Ora, ciò che Remus Lupin ha davanti è un appartamento vuoto. A parte scatole e bauli, le uniche cose rimaste sono un tavolo, qualche sedia, la libreria vuota. Il divano. D’un tratto, tutto quel vuoto gli sembra strano. Innaturale. Non è mai stato così, negli ultimi dieci anni. Sbatte le palpebre, una, due volte.


Questa non è la mia vita. La mia vita non è così. Rivoglio la mia vita indietro. Rivoglio il mio mondo indietro.
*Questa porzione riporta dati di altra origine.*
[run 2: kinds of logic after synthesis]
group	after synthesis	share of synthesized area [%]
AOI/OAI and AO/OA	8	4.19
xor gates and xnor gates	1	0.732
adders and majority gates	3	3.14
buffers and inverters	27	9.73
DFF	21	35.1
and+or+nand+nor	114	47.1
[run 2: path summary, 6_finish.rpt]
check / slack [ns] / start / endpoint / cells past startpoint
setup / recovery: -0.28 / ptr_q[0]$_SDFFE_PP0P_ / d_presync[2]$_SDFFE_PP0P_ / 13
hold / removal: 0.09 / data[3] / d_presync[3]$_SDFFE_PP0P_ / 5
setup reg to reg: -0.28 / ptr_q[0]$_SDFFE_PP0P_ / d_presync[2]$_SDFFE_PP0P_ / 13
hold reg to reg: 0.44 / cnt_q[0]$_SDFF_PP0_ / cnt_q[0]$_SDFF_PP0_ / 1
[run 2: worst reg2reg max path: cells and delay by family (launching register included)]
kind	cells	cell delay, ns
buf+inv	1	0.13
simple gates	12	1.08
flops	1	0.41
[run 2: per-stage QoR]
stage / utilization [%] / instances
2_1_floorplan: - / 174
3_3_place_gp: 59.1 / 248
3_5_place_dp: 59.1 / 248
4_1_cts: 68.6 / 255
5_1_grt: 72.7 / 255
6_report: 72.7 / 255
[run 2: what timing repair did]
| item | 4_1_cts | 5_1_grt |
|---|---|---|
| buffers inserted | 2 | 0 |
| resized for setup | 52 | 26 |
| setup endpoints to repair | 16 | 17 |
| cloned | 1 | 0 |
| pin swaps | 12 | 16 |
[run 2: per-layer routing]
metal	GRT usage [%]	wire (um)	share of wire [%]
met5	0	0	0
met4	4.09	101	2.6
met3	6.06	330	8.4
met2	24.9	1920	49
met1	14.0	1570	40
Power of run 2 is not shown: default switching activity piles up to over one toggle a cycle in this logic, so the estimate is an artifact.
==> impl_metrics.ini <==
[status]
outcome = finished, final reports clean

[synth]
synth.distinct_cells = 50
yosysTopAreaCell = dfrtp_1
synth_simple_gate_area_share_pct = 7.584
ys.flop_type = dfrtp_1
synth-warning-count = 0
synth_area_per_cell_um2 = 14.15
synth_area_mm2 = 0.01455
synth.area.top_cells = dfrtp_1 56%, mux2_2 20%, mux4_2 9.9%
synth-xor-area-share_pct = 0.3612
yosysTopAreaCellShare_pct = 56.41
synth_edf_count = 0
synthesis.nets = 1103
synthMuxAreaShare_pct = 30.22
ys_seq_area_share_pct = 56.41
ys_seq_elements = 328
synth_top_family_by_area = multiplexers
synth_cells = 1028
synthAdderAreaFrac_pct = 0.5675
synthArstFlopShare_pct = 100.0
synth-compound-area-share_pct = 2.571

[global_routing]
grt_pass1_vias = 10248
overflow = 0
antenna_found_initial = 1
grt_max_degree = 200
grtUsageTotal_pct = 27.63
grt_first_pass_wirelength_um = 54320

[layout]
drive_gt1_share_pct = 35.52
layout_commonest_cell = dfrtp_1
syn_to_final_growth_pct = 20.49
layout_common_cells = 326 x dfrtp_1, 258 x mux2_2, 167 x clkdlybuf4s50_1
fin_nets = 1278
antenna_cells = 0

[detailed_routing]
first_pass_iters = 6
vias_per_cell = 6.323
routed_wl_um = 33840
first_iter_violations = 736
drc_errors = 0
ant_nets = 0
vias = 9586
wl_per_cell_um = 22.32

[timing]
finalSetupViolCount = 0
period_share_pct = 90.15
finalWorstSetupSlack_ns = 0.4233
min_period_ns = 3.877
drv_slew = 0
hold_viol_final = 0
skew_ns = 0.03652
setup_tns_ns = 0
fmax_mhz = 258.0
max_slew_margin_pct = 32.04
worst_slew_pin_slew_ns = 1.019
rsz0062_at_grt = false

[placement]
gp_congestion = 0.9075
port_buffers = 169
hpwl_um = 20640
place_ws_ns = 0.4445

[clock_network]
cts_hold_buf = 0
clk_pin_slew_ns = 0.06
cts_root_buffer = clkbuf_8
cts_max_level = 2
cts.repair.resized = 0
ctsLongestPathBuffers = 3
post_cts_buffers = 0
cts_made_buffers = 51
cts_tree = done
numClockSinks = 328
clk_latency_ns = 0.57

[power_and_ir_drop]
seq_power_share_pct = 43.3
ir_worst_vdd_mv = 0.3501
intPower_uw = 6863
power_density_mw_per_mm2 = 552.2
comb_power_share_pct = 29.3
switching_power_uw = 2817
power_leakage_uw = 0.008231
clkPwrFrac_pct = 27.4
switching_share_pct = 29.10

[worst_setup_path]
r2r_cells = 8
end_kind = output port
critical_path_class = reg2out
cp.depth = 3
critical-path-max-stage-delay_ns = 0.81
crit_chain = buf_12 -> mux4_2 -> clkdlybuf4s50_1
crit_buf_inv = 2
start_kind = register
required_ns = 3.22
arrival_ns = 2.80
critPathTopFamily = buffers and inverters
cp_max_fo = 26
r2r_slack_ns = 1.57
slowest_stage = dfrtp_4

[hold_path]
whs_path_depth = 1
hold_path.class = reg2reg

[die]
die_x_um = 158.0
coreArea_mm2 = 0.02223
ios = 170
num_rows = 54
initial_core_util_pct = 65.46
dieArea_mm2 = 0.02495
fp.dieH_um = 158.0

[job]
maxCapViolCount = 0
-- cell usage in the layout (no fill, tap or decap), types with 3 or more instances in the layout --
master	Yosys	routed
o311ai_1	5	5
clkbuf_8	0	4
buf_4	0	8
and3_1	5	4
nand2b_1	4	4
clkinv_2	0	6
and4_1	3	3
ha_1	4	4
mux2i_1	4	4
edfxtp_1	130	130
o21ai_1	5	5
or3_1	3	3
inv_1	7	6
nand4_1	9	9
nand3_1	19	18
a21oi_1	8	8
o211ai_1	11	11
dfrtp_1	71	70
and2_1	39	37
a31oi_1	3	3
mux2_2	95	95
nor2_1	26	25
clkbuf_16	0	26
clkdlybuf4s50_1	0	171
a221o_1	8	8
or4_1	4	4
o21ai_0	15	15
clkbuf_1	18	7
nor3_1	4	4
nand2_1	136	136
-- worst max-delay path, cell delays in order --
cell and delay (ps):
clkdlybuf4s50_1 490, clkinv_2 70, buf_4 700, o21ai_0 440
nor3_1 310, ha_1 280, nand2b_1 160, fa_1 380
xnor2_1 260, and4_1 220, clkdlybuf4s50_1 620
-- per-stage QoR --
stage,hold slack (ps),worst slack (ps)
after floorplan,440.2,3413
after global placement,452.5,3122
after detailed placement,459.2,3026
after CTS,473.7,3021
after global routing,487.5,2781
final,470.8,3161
[src/rtl/seq_div_16by8.sv]
// Multi-cycle restoring divider, one quotient bit per clock, with a
// start/busy/done handshake; results are published only on the done pulse.
module seq_div_16by8
    import arith_pkg::*;
#(
    parameter int DW = DIV_DW,
    parameter int VW = DIV_VW
) (
    input  logic          clk,
    input  logic          rst,
    input  logic          start_i,
    input  logic [DW-1:0] dividend_i,
    input  logic [VW-1:0] divisor_i,
    output logic          busy_o,
    output logic          done_o,
    output logic [DW-1:0] quotient_o,
    output logic [VW-1:0] remainder_o,
    output logic          div_by_zero_o
);

    localparam int CW = $clog2(DW);

    div_state_t    state_q, state_d;
    logic [CW-1:0] cnt_q, cnt_d;
    logic [DW-1:0] quo_q, quo_d;
    logic [VW-1:0] rem_q, rem_d;
    logic [VW-1:0] divisor_q, divisor_d;
    logic          dbz_q, dbz_d;
    logic          done_q, done_d;
    logic [DW-1:0] quotient_q, quotient_d;
    logic [VW-1:0] remainder_q, remainder_d;
    logic          divByZero_q, divByZero_d;

    logic [VW-1:0] stepRem;
    logic          stepBit;

    div_step #(.VW(VW)) u_step (
        .rem_i     (rem_q),
        .bit_i     (quo_q[DW-1]),
        .divisor_i (divisor_q),
        .rem_o     (stepRem),
        .qbit_o    (stepBit)
    );

    // A start in the done-pulse cycle is refused, so back-to-back operations
    // always leave at least one visible idle cycle after done.
    always_comb begin
        state_d     = state_q;
        cnt_d       = cnt_q;
        quo_d       = quo_q;
        rem_d       = rem_q;
        divisor_d   = divisor_q;
        dbz_d       = dbz_q;
        done_d      = 1'b0;
        quotient_d  = quotient_q;
        remainder_d = remainder_q;
        divByZero_d = divByZero_q;
        case (state_q)
            IDLE: begin
                if (start_i && !done_q) begin
                    if (divisor_i != '0) begin
                        divisor_d = divisor_i;
                        quo_d     = dividend_i;
                        rem_d     = '0;
                        cnt_d     = CW'(DW - 1);
                        dbz_d     = 1'b0;
                        state_d   = CALC;
                    end else begin
                        quo_d   = '1;
                        rem_d   = dividend_i[VW-1:0];
                        dbz_d   = 1'b1;
                        state_d = DONE;
                    end
                end
            end
            CALC: begin
                rem_d = stepRem;
                quo_d = {quo_q[DW-2:0], stepBit};
                if (cnt_q == '0) begin
                    state_d = DONE;
                end else begin
                    cnt_d = cnt_q - 1'b1;
                end
            end
            DONE: begin
                quotient_d  = quo_q;
                remainder_d = rem_q;
                divByZero_d = dbz_q;
                done_d      = 1'b1;
                state_d     = IDLE;
            end
            default: begin
                state_d = IDLE;
            end
        endcase
    end

    always_ff @(posedge clk) begin
        if (rst) begin
            state_q     <= IDLE;
            cnt_q       <= '0;
            quo_q       <= '0;
            rem_q       <= '0;
            divisor_q   <= '0;
            dbz_q       <= 1'b0;
            done_q      <= 1'b0;
            quotient_q  <= '0;
            remainder_q <= '0;
            divByZero_q <= 1'b0;
        end else begin
            state_q     <= state_d;
            cnt_q       <= cnt_d;
            quo_q       <= quo_d;
            rem_q       <= rem_d;
            divisor_q   <= divisor_d;
            dbz_q       <= dbz_d;
            done_q      <= done_d;
            quotient_q  <= quotient_d;
            remainder_q <= remainder_d;
            divByZero_q <= divByZero_d;
        end
    end

    assign busy_o        = (state_q != IDLE);
    assign done_o        = done_q;
    assign quotient_o    = quotient_q;
    assign remainder_o   = remainder_q;
    assign div_by_zero_o = divByZero_q;

endmodule
### config.mk
export PLATFORM = sky130hd
export DESIGN_NAME = tmds_encoder_3ch
export DESIGN_NICKNAME = d
export VERILOG_FILES = /design/src/rtl/tmds_encoder_3ch.sv
export SDC_FILE = /design/constraint.sdc
export NUM_CORES = 1
export LEC_CHECK = 0
export CAP_MARGIN = 30
export CORE_MARGIN = 2
export CORE_UTILIZATION = 40
export DETAILED_ROUTE_END_ITERATION = 6
export SLEW_MARGIN = 40
export SYNTH_ARGS = -nofsm -noshare
export SYNTH_HDL_FRONTEND = slang
export SYNTH_SLANG_ARGS = --single-unit
export TNS_END_PERCENT = 100
### constraint.sdc
create_clock -name i_pixel_clk -period 5.1 [get_ports i_pixel_clk]
set_clock_uncertainty 0.05 [all_clocks]
set_input_delay 0.765 -clock i_pixel_clk [delete_from_list [all_inputs] [get_ports i_pixel_clk]]
set_output_delay 0.765 -clock i_pixel_clk [all_outputs]
set_load 0.02 [all_outputs]
`config.mk`:
```
export PLATFORM = sky130hd
export DESIGN_NAME = digit_display
export DESIGN_NICKNAME = d
export VERILOG_FILES = /design/src/rtl/digit_display_pkg.sv /design/src/rtl/seg7_decode.sv /design/src/rtl/digit_display.sv
export SDC_FILE = /design/constraint.sdc
export NUM_CORES = 1
export LEC_CHECK = 0
export CORE_MARGIN = 2
export CORE_UTILIZATION = 52
export CTS_CLUSTER_DIAMETER = 40
export DETAILED_ROUTE_END_ITERATION = 7
export DONT_BUFFER_PORTS = 1
export PLACE_DENSITY = 0.71
export SETUP_SLACK_MARGIN = 0.5
export SLEW_MARGIN = 20
export SYNTH_ARGS = -nofsm -noshare
export SYNTH_HDL_FRONTEND = slang
export SYNTH_HIERARCHICAL = 1
export SYNTH_SLANG_ARGS = --single-unit
```
`constraint.sdc`:
```
create_clock -name clk -period 5.13 [get_ports clk]
set_input_delay 1.026 -clock clk [delete_from_list [all_inputs] [get_ports clk]]
set_output_delay 1.026 -clock clk [all_outputs]
set_load 0.1 [all_outputs]
```
`src/rtl/digit_display_pkg.sv`:
```
// Shared constants for the scanned 8-digit display: geometry and the
// active-low {g,f,e,d,c,b,a} segment patterns.
package digit_display_pkg;

  localparam int unsigned NUM_DIGITS = 8;
  localparam int unsigned DIGIT_W    = 4;
  localparam int unsigned SEG_W      = 7;
  localparam int unsigned WINDOW_W   = NUM_DIGITS * DIGIT_W;
  localparam int unsigned IDX_W      = $clog2(NUM_DIGITS);
  localparam int unsigned SCAN_CNT_W = 16;
  localparam int unsigned COUNT_W    = 8;

  localparam logic [SEG_W-1:0] SEG_0     = 7'b1000000;
  localparam logic [SEG_W-1:0] SEG_1     = 7'b1111001;
  localparam logic [SEG_W-1:0] SEG_2     = 7'b0100100;
  localparam logic [SEG_W-1:0] SEG_3     = 7'b0110000;
  localparam logic [SEG_W-1:0] SEG_4     = 7'b0011001;
  localparam logic [SEG_W-1:0] SEG_5     = 7'b0010010;
  localparam logic [SEG_W-1:0] SEG_6     = 7'b0000010;
  localparam logic [SEG_W-1:0] SEG_7     = 7'b1111000;
  localparam logic [SEG_W-1:0] SEG_8     = 7'b0000000;
  localparam logic [SEG_W-1:0] SEG_9     = 7'b0010000;
  localparam logic [SEG_W-1:0] SEG_BLANK = 7'b1111111;

endpackage

```
`src/rtl/seg7_decode.sv`:
```
// Combinational BCD digit to active-low 7-segment decoder; non-decimal
// values and unfilled positions render blank.
module seg7_decode
  import digit_display_pkg::*;
(
  input  logic [DIGIT_W-1:0] digit,
  input  logic               blank,
  output logic [SEG_W-1:0]   seg_c
);

  always_comb begin
    seg_c = SEG_BLANK;
    if (!blank) begin
      case (digit)
        4'd0:    seg_c = SEG_0;
        4'd1:    seg_c = SEG_1;
        4'd2:    seg_c = SEG_2;
        4'd3:    seg_c = SEG_3;
        4'd4:    seg_c = SEG_4;
        4'd5:    seg_c = SEG_5;
        4'd6:    seg_c = SEG_6;
        4'd7:    seg_c = SEG_7;
        4'd8:    seg_c = SEG_8;
        4'd9:    seg_c = SEG_9;
        default: seg_c = SEG_BLANK;
      endcase
    end
  end

endmodule

```
`src/rtl/digit_display.sv`:
```
// Shifts incoming digits into an 8-digit window, scans the window onto a
// multiplexed display, and flags/counts occurrences of a fixed pattern.
module digit_display
  import digit_display_pkg::*;
#(
  parameter int unsigned          SCAN_DIV = 4,
  parameter logic [WINDOW_W-1:0]  PATTERN  = 32'h0085_7005
) (
  input  logic                  clk,
  input  logic                  reset,
  input  logic [DIGIT_W-1:0]    digit_in,
  input  logic                  digit_valid,
  output logic [SEG_W-1:0]      seg,
  output logic [NUM_DIGITS-1:0] an,
  output logic                  match,
  output logic [COUNT_W-1:0]    match_count
);

  localparam logic [SCAN_CNT_W-1:0] SCAN_LAST  = SCAN_CNT_W'(SCAN_DIV - 1);
  localparam logic [COUNT_W-1:0]    COUNT_MAX  = '1;

  logic [WINDOW_W-1:0]   window;
  logic [WINDOW_W-1:0]   window_next_c;
  logic [NUM_DIGITS-1:0] filled;
  logic [NUM_DIGITS-1:0] filled_next_c;
  logic [SCAN_CNT_W-1:0] scan_cnt;
  logic [IDX_W-1:0]      scan_idx;
  logic [DIGIT_W-1:0]    cur_digit_c;
  logic                  cur_filled_c;
  logic [SEG_W-1:0]      seg_c;
  logic [NUM_DIGITS-1:0] an_c;
  logic                  hit_c;

  // Next window contents and the digit currently selected by the scan.
  always_comb begin
    window_next_c = {window[WINDOW_W-DIGIT_W-1:0], digit_in};
    filled_next_c = {filled[NUM_DIGITS-2:0], 1'b1};
    hit_c         = (&filled_next_c) && (window_next_c == PATTERN);
    cur_digit_c   = window[scan_idx*DIGIT_W +: DIGIT_W];
    cur_filled_c  = filled[scan_idx];
    an_c          = ~(NUM_DIGITS'(1) << scan_idx);
  end

  seg7_decode u_seg7_decode (
    .digit (cur_digit_c),
    .blank (!cur_filled_c),
    .seg_c (seg_c)
  );

  always_ff @(posedge clk) begin
    if (reset) begin
      window      <= '0;
      filled      <= '0;
      scan_cnt    <= '0;
      scan_idx    <= '0;
      match       <= 1'b0;
      match_count <= '0;
      seg         <= SEG_BLANK;
      an          <= '1;
    end else begin
      if (scan_cnt == SCAN_LAST) begin
        scan_cnt <= '0;
        scan_idx <= scan_idx + IDX_W'(1);
      end else begin
        scan_cnt <= scan_cnt + SCAN_CNT_W'(1);
      end

      seg <= seg_c;
      an  <= an_c;

      // match only changes on a strobe, so it holds between digits.
      if (digit_valid) begin
        window <= window_next_c;
        filled <= filled_next_c;
        match  <= hit_c;
        if (hit_c && (match_count != COUNT_MAX)) begin
          match_count <= match_count + COUNT_W'(1);
        end
      end
    end
  end

endmodule

```
* Yosys cells after proc, flatten, opt, wreduce, memory -nomap -nowiden *
Memories as Yosys holds them, arrays and structs flattened. A register that Yosys moved wholly into a read port is not among the register bits.
Index checks and enable logic that the tools add are counted.
W data, S select, Z words.

word-level totals
  register bits = 76
  bits in latches = 0
  memory bits (writable) = 0
  ROM bits = 112
  input bits = 7
  output and inout port bits = 24
  word-level logic and storage cells = 27
  memories = 1

memories
  memory           depth  bits a word  read ports  clocked after Yosys merged registers in  wr ports  RTL line           text
  (no name shown)  16     7            1           1                                        0         seg7_decode.sv:14  case (digit)

operators by class
  add/sub/neg operators = 3
  multiply operators = 0
  div/mod/pow operators = 0
  $lt $le $gt $ge = 1
  eq/ne operators = 3
  shifts and indexed selects = 2
  muxes and demuxes = 2
  bitwise logic cells = 2
  reductions and logical operators = 6

operator list
  operator                 count
  $eq A32 B24 Y1 const B   1
  $shiftx A32 B6 Y4        1
  $add A16 B1 Y16 const B  1
  $eq A16 B2 Y1 const B    1
  $add A8 B1 Y8 const B    1
  $ne A8 B8 Y1 const B     1
  $not A8 Y8               1
  $shl A1 B3 Y8 const A    1
  $reduce_and A7 Y1        1
  $lt A3 B4 Y1 const B     1
  $reduce_or A2 Y1         2
  $add A3 B1 Y3 const B    1
  $bmux W1 S3              1
  $logic_and A1 B1 Y1      2
  $reduce_and A2 Y1        1
  $mux W1                  1
  $not A1 Y1               1

* Longest topological paths before layout *
  depth after elaboration = 4
  depth in mapped cells = 10
  mapped depth without buffers = 9

* Hierarchy *
The synthesis kept the hierarchy.

modules (own cells, without submodules)
  module         instances  cells each  area an instance (µm²)  seq. area each (µm²)
  digit_display  1          353         3527.1                  1661.6
  seg7_decode    1          33          235.2                   0.0

* Least setup slack after synthesis *
No wires, ideal clock.

  path type = input port to flip-flop
  start = in digit_valid
  end = reg match_count[3]
  library setup time = 0.058 ns
  arrival time = 2.267 ns
  required time = 5.072 ns
  setup slack = 2.806 ns
  cell stages on the path = 6
  path buffers = 1
  cells stage by stage = buf_2 -> nor4b_2 -> nand4_2 -> or3_4 -> nor4_1 -> or2_1

on the way
  longest elaborated chain between the ends = 1

ends and longest elaborated chain
  item                                RTL line             text
  start, declared                     digit_display.sv:12  input logic digit_valid,
  $reduce_and A2 Y1 (no source line)  --
  end signal, assigned                digit_display.sv:77  match_count <= match_count + COUNT_W'(1);
  end, declared                       digit_display.sv:16  output logic [COUNT_W-1:0] match_count

Every way passes these cells.
A chain may end at the register's enable or synchronous reset.

* Worst setup path in the final report *
  start = reg scan_idx[0]
  end = reg seg[1]

on the way
  elaborated cells between the ends (all ways) = 5
  classes of those cells = shift: 1; mux: 2; bitwise: 1; reduce/logical: 1

RTL lines
  item                    RTL line             text
  start, declared         digit_display.sv:27  logic [IDX_W-1:0] scan_idx;
  start signal, assigned  digit_display.sv:63  scan_idx <= scan_idx + IDX_W'(1);
  $shiftx A32 B6 Y4       digit_display.sv:39  cur_digit_c = window[scan_idx*DIGIT_W +: DIGIT_W];
  via cur_digit_c[1]      digit_display.sv:28  logic [DIGIT_W-1:0] cur_digit_c;
  end, declared           digit_display.sv:13  output logic [SEG_W-1:0] seg,

The timed path passes the listed nets, and every way through them passes these cells. The select of a mux whose other input is x is not followed.

==> results.ini <==
[timing]
finalClockSkew_ns = 0.00894
tns_ns = 0
timing.slew.headroom = 0.277
finalCritPeriodShare = 0.502
period_minus_slack_ns = 2.57
rsz0062_at_grt = no
hold_viol = 0
setup_viol = 0
max_freq_ghz = 0.389
tightest_slew_ns = 1.08
slew_violations = 0
whs_ns = 0.481

[clock_tree]
clk_pin_slew_worst_paths_ns = 0.08
cts.path.max_buffers = 2
cts_tree = yes
cts_root_buffer = clkbuf_8
cts_resized = 0
insertion_delay_ns = 0.35
numCtsBuffers = 9
hold_buffers = 0
cts_setup_buffers = 0
htreeDepth = 3
clock_sink_count = 83

[final_layout]
final_common_cell = dfxtp_1
instances_no_fill = 484
drive_gt1_frac = 0.109
syn_to_final_growth_pct = 6.48
final_util = 0.561
final_cell_mix = dfxtp_1, nor2_1, mux2i_1
fin_nets = 400
ff_latch_area_sq_um = 1660
n_fill_cell = 637
insertedDiodeCount = 0
multi_input_area_sq_um = 1990

[setup_path]
critPathMostFrequentCell = nand2_1
worst-setup-path-type = register to register
cp_slowest_stage_delay_ns = 0.80
path_buf_inv = 1
crit_required_ns = 5.36
crit_fanout = 13
startpoint_type = register
crit_slowest_cell = dfxtp_1
crit_family = flip-flops
worst_ep_arrival_time_ns = 2.81
cp_cell_sequence = mux4_2 > nand2_1 > nand2_1 > inv_1 > ha_1 > nor2_1 > o21bai_1 > or2_2
worstSetupEndpointType = register

[logic_synthesis]
synthArstFlopShare = 0
synth_ff_type = dfxtp_1
synth-seq-cells = 83
syn_nets = 406
syn_area_sq_um = 3760
syn_area_per_cell_sq_um = 9.75
synthDistinctLibCells = 47
ys_seq_area_frac = 0.442
synth_warnings = 6
netlist_instances = 386
synth_edf_count = 0

[placed_design]
hpwl_mm = 4.43
gp_congestion = 0.799
dp.cells = 468
io_buffers = 0

[drt]
routed_via_density = 5.43
drt_iter0_drc = 149
ant_nets = 0
drc = 0
via_count = 2629
drt_wl_total_mm = 6.70
wl_per_cell_microns = 13.8
drt-pass1-iter-count = 5

[grt]
overflow = 0
grt_max_degree = 67
track_usage = 0.173
grt_pass1_vias = 2227
grt_pass1_wl_mm = 10.8
antenna_found_initial = 0

[pwr]
power_leakage_nw = 1.58
ir_drop_mv = 0.159
power_density_nw_per_um2 = 310

[die]
fp-row-count = 31
ios = 31
start_util = 0.527
core-area_sq_um = 7140
die_h_microns = 89.1
die_area_sq_um = 7930
die-width_microns = 89.1

[job]
cap_violations = 0

[run_status]
status = finished clean

[hold_path]
min_path_type = register to register

power breakdown:
| part | leakage [nW] | internal, mW | switching [mW] |
|---|---|---|---|
| clock | 0.0926 | 0.238 | 0.231 |
| sequential | 0.673 | 0.657 | 0.0512 |
| combinational | 0.814 | 0.0354 | 0.0302 |
| total | 1.58 | 0.931 | 0.312 |
synthesized netlist by cell type, drive strengths merged, types with 8 or more instances:
master / count / area share
nand2b: 9 / 0.017
clkbuf: 10 / 0.010
nand4: 8 / 0.015
mux2i: 42 / 0.11
or2: 9 / 0.015
xor2: 10 / 0.023
nand2: 30 / 0.030
nor2: 65 / 0.065
dfxtp: 83 / 0.44
mux4: 10 / 0.060
nand3: 8 / 0.011
o21ai: 11 / 0.015
inv: 8 / 0.0080
ha: 13 / 0.043
a21oi: 15 / 0.020
final cells by class:
| class | instances | area share |
|---|---|---|
| multi-input combinational | 277 | 0.497 |
| sequential | 83 | 0.415 |
| clock buffer | 12 | 0.0362 |
| tap | 99 | 0.0309 |
| clock inverter | 4 | 0.0125 |
| inverter | 9 | 0.00843 |
path summary, 6_finish.rpt:
kind         slack [ns]  depth (start not counted)                     start                endpoint
min                0.48                          1    scan_cnt[0]$_SDFF_PP0_  scan_cnt[0]$_SDFF_PP0_
max                2.56                          8  scan_idx[0]$_SDFFE_PP0N_       seg[1]$_SDFF_PP1_
max reg2reg        2.56                          8  scan_idx[0]$_SDFFE_PP0N_       seg[1]$_SDFF_PP1_
min reg2reg        0.48                          1    scan_cnt[0]$_SDFF_PP0_  scan_cnt[0]$_SDFF_PP0_
logic make-up after synthesis:
| logic type | share of synthesized area |
|---|---|
| AND/OR/NAND/NOR | 0.240 |
| XOR/XNOR | 0.0303 |
| buffers and inverters | 0.0289 |
| AO/OA/AOI/OAI | 0.0442 |
| flip-flops | 0.442 |
| multiplexers | 0.172 |
| adder cells (fa/ha/maj) | 0.0432 |
metrics by stage:
step | setup WS [ns] | area [sq um] | power, mW
finish | 2.56 | 4010 | 1.24
floorplan | 2.81 | 3760 | 0.791
CTS | 2.53 | 4010 | 1.25
detailed placement | 2.53 | 3810 | 0.789
global route | 2.34 | 4010 | 1.29
global placement | 2.61 | 3810 | 0.787
registers in the layout (all words and copies together), names as in the netlist:
register / count
filled: 8
window: 32
scan_idx: 3
match_count: 8
scan_cnt: 16
seg: 7
an: 8
match: 1
routing by layer:
metal  track usage  part of all wire
met4        0.0570            0.0079
met1         0.274              0.53
met2         0.231              0.42
met3        0.0379             0.047
met5             0                 0
Power figures use the tool's default switching activity.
Ma non ha bisogno di formulare questo pensiero a voce alta per rendersi conto che si tratta di una bugia. La sua vita è esattamente così. È così che sarebbe sempre dovuta essere, e lui è stato un idiota ad esserselo dimenticato. Come un bambino che crede a chi gli racconta del fantasma in soffitta, o della fata del bosco, per poi scoprire che non esistono né fate né fantasmi. Come i razionali che non credono all’esistenza dei licantropi, fintanto che non ne incontrano uno. Ride, amaro. E pensa che potrebbe davvero fare a meno di un senso dell’umorismo così cupo. Si guarda intorno ancora una volta, prima di lasciarsi cadere su una sedia – una delle cose che resteranno lì – anche se sa che non dovrebbe concedersi questo riposo. Fino a quel momento è riuscito con sufficiente successo a trattenersi dal pensare. Dal pensare sul serio. Perché ciò che è crollato quel giorno è qualcosa di più di una semplice bugia. Si sente stanco, ma non è ancora sufficientemente esausto da sperare in un sonno privo di sogni, così si alza di nuovo, cercando qualcos'altro da spostare. Con la coda dell’occhio coglie qualcosa muoversi davanti alla finestra, illuminato dalle luci della via, qualcosa di verde, vivo, brillante. Basta così poco?, pensa. Quando gira la testa già non lo vede più, non sa cosa sia stato, ma non gli importa, perché ora sono altre le immagini che gli girano in testa. Verde, verde, occhi verdi, occhi verdi e capelli rossi, occhi verdi e la fronte sporca di sangue, sangue e capelli neri, capelli neri e un paio di occhiali, rotti, gli occhiali rotti in terra, più in là un corpo, ancora più avanti un altro, a sopra a tutto la luce del giorno, la luce che viene dalla finestra sulla strada, la strada, e su un’altra strada ora c’è una voragine, una strada su cui c’erano capelli biondi e uno sguardo gentile, capelli neri e una risata calda, no, non calda, una risata fuori di sé, una risata sprezzante, una risata maniaca–


Remus Lupin non ha mosso molto più di un passo, dalla sedia. Ora si accuccia davanti ad essa, seduto per terra, la testa tra le braccia e le braccia sulle ginocchia, mentre le spalle tremano, e la notte fuori è profonda.